Tuesday, 9 November, 1999 - 21:00
DESPITE opposition from business and government quarters the Reserve Bank of Australia has ignored pleas and increased interest rates.

While business groups recognised inflationary pressures and the worst trade deficit on record needed to be addressed, they felt the Reserve Bank was too hasty in its decision.

Property is especially susceptible to changes in interest rates.

Both the Real Estate Institute and Master Builders Australia said the increase was too early because the housing market was expecting a natural slowdown when the pre-GST frenzy passed.

Chamber of Commerce and Industry chief executive Lyndon Rowe said the view that economic activity would continue strongly was not shared by all economic observers, including the CCI.

“In fact, parts of the economy are currently quite fragile and growth shows signs of easing off in coming months,” he said.

Before the Reserve Bank’s announcement, Mr Paterson said there was less pressure on prices today than there was a year ago and so any increase in rates was totally unjustifiable.
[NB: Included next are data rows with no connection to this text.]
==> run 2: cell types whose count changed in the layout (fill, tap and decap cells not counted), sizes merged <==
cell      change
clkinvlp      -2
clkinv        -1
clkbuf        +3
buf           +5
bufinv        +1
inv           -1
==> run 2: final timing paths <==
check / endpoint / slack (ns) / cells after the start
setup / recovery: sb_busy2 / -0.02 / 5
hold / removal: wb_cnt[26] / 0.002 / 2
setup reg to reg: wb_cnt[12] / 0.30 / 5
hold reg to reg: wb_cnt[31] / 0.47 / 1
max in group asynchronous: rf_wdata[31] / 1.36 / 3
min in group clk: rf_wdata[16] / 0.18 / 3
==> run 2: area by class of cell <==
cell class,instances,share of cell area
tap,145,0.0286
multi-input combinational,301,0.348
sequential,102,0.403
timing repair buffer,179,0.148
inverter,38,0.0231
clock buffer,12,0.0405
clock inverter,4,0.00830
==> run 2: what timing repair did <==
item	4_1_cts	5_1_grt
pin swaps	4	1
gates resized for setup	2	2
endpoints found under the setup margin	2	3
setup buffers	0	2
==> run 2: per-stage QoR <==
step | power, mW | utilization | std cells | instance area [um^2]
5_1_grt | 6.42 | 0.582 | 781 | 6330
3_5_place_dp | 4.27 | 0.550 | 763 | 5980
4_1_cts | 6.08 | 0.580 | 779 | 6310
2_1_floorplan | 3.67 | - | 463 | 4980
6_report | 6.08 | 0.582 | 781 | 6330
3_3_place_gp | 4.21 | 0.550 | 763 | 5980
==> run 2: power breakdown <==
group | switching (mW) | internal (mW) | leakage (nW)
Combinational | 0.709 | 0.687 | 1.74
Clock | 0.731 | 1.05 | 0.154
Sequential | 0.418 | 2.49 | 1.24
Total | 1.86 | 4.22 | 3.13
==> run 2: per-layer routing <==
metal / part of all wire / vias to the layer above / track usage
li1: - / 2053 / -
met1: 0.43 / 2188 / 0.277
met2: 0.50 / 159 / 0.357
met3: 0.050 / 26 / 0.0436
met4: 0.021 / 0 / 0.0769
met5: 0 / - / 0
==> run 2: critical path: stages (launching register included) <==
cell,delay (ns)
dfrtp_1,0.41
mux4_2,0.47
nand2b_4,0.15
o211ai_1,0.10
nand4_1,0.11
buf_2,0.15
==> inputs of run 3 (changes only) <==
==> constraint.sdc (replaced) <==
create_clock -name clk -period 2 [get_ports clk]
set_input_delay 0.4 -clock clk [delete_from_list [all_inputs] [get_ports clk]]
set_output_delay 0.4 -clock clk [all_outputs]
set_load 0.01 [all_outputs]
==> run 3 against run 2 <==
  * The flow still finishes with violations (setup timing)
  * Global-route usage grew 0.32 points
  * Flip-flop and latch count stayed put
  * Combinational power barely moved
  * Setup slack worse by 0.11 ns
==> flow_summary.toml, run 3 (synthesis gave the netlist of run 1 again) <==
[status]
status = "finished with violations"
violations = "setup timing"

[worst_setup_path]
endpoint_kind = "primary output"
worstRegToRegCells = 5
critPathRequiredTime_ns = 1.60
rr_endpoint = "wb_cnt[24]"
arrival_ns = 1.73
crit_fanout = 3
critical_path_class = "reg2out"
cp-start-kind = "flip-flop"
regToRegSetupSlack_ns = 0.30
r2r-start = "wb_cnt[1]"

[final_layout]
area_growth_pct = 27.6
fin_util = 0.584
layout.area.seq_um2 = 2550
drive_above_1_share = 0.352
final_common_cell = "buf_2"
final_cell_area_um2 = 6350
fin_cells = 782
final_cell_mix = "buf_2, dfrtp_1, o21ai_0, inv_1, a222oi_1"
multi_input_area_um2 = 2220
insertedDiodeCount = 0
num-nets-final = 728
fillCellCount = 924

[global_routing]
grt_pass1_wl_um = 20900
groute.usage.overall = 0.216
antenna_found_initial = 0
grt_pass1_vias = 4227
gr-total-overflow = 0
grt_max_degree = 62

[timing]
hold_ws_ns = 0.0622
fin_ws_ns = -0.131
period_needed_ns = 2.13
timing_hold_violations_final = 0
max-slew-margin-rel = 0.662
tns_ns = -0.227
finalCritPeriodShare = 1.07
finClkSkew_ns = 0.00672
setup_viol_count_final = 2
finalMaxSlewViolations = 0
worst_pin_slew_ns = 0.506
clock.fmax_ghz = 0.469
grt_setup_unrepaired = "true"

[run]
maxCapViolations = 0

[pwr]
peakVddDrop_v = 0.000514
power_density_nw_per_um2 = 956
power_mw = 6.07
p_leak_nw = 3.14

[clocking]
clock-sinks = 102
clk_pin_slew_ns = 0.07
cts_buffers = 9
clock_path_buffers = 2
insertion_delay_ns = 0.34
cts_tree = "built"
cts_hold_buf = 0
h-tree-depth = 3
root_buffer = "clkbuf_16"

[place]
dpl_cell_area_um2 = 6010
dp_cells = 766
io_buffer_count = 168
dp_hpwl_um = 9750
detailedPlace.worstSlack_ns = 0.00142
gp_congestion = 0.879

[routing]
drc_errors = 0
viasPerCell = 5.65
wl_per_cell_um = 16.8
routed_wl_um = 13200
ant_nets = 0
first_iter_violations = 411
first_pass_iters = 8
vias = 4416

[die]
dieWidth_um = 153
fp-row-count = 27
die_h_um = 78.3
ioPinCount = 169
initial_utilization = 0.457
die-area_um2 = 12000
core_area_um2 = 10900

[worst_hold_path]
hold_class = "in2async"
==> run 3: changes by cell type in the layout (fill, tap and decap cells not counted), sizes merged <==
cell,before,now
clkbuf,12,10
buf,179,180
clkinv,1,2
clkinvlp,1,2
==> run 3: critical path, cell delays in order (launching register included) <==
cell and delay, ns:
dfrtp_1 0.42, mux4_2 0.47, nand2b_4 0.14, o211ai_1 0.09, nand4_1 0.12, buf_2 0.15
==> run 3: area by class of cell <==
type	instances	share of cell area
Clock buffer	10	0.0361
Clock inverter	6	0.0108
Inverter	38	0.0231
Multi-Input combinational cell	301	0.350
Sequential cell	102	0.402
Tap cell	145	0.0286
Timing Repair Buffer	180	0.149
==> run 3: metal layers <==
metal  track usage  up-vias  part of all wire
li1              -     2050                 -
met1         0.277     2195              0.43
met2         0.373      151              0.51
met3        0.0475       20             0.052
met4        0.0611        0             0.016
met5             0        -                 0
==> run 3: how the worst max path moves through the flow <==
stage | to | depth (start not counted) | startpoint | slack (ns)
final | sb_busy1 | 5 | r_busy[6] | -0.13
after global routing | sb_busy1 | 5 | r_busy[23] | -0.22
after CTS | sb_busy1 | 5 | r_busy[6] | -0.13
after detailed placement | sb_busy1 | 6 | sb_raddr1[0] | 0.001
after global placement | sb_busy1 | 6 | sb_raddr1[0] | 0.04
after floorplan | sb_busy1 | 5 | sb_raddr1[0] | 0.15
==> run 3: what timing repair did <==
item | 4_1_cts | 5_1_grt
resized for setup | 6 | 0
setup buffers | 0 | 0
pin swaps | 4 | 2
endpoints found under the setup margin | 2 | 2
`config.mk`:
```
export PLATFORM = sky130hd
export DESIGN_NAME = key_cmd_scheduler
export DESIGN_NICKNAME = d
export VERILOG_FILES = /design/src/rtl/tetris_input_pkg.sv /design/src/rtl/auto_repeat_timer.sv /design/src/rtl/key_cmd_scheduler.sv
export SDC_FILE = /design/constraint.sdc
export NUM_CORES = 1
export LEC_CHECK = 0
export CAP_MARGIN = 15
export CORE_ASPECT_RATIO = 1.5
export CORE_MARGIN = 1
export CORE_UTILIZATION = 40
export DETAILED_ROUTE_END_ITERATION = 12
export SLEW_MARGIN = 15
export SYNTH_ARGS = -nofsm -noshare
export SYNTH_HDL_FRONTEND = slang
export SYNTH_SLANG_ARGS = --single-unit
```
`constraint.sdc`:
```
create_clock -name clk -period 3.1 [get_ports clk]
set_clock_uncertainty 0.15 [all_clocks]
set_input_delay 0.31 -clock clk [delete_from_list [all_inputs] [get_ports clk]]
set_output_delay 0.31 -clock clk [all_outputs]
set_load 0.1 [all_outputs]
```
He said new wage figures showed that wage rates had increased just 0.6 per cent for the quarter and 2.6 per cent for the year. He said the figures confirmed that inflationary pressures were not caused by wage increases.

Westpac general manager economics Bill Evans said that even with a 1.5 per cent increase in household interest rates, household debt servicing ratios would be back to 1995 levels following the 2.75 per cent market rate hike in 1994.
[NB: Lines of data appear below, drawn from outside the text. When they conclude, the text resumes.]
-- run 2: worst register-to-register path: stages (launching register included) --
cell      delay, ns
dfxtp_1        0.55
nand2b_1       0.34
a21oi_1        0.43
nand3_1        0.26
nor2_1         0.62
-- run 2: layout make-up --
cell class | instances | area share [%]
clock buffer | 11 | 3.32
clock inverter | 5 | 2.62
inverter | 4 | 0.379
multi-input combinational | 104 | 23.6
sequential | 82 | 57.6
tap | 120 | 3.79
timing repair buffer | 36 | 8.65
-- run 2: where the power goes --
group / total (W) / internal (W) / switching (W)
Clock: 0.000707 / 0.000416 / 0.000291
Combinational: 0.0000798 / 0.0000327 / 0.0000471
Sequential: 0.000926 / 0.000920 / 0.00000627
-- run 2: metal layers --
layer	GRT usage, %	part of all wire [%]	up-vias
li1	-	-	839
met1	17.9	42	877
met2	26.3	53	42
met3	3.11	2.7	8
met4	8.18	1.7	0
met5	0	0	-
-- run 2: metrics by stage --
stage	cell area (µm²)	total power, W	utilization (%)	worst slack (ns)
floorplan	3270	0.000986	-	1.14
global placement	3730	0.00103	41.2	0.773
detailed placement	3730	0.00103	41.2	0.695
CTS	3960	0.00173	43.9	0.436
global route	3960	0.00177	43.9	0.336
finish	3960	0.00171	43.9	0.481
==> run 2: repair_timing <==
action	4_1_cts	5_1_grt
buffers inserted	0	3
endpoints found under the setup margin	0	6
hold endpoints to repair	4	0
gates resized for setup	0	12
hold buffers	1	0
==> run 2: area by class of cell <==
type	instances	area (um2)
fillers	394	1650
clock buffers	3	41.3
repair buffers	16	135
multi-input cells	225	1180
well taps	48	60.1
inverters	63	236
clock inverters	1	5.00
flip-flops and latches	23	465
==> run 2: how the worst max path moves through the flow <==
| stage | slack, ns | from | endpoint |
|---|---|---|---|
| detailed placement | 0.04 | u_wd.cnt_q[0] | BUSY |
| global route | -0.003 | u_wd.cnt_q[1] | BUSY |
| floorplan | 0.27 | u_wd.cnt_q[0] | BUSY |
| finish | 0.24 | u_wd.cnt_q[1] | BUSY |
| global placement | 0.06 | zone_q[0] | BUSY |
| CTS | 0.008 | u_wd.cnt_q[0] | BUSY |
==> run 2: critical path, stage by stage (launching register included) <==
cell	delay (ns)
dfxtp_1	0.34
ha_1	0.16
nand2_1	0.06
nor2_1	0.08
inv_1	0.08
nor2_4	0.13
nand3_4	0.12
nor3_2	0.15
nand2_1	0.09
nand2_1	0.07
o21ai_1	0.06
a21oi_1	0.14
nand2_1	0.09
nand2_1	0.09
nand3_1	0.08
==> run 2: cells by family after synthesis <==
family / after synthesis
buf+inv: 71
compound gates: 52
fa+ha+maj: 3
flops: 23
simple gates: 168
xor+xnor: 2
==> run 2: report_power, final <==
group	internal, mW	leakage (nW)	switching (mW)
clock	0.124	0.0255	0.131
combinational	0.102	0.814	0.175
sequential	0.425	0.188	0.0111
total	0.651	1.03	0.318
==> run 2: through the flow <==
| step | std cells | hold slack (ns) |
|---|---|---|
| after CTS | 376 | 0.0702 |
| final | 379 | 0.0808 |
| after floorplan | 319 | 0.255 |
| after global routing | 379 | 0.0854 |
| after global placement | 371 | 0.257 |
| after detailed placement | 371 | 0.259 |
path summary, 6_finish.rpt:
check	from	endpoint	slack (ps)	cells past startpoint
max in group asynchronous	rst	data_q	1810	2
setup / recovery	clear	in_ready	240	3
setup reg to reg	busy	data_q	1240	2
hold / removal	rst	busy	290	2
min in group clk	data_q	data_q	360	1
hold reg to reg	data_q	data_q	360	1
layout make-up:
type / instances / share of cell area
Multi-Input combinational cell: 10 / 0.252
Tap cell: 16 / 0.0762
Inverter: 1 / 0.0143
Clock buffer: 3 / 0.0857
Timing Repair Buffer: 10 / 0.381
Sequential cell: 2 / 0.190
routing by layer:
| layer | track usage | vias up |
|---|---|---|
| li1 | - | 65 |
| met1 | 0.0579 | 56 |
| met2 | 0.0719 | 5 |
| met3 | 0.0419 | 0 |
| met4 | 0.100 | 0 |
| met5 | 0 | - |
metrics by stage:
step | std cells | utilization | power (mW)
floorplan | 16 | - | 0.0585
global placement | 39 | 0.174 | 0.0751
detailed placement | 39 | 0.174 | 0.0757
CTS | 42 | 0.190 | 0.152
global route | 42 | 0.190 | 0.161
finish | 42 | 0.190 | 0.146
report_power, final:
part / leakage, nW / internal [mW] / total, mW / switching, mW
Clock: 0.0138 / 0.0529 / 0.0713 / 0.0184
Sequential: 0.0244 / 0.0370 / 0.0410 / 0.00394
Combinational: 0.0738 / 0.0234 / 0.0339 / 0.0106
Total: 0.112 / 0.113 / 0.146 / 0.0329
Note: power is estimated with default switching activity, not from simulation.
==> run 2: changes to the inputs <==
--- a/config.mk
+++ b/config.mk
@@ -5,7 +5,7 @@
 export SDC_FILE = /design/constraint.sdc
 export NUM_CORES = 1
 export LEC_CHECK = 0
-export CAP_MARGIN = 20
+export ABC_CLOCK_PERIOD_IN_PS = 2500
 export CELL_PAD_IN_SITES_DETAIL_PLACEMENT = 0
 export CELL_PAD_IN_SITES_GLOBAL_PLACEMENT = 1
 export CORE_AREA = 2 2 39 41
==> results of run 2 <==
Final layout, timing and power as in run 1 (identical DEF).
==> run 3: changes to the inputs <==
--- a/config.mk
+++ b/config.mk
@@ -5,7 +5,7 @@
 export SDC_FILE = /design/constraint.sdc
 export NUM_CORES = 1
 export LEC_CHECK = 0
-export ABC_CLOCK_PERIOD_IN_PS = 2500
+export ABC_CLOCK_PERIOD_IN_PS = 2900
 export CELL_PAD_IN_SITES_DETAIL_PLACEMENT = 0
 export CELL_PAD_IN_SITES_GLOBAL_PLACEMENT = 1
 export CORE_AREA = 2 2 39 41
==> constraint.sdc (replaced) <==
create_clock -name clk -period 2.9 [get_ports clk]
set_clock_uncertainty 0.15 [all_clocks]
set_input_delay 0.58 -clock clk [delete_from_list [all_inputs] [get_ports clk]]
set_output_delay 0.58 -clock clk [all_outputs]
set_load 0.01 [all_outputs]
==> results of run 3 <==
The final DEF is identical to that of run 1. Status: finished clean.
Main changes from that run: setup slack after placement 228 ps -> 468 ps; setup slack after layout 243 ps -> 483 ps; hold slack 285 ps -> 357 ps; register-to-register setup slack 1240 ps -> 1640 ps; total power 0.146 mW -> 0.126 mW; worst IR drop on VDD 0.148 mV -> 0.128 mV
“This is because household debt levels are much higher in 1999 and because banks absorbed 1 per cent of the rate rise in 1994, eventually only increasing mortgage rates by 1.75 per cent,” Mr Evans said.

Debt to income ratios have reached 100 per cent compared to 75 per cent in 1995.

Mr Evans said a decision on future increases could be made when the board meets again on 7 December with an increase likely in January.

The Reserve Bank has committed itself not to disturb commercial banking systems in December and before the new millennium.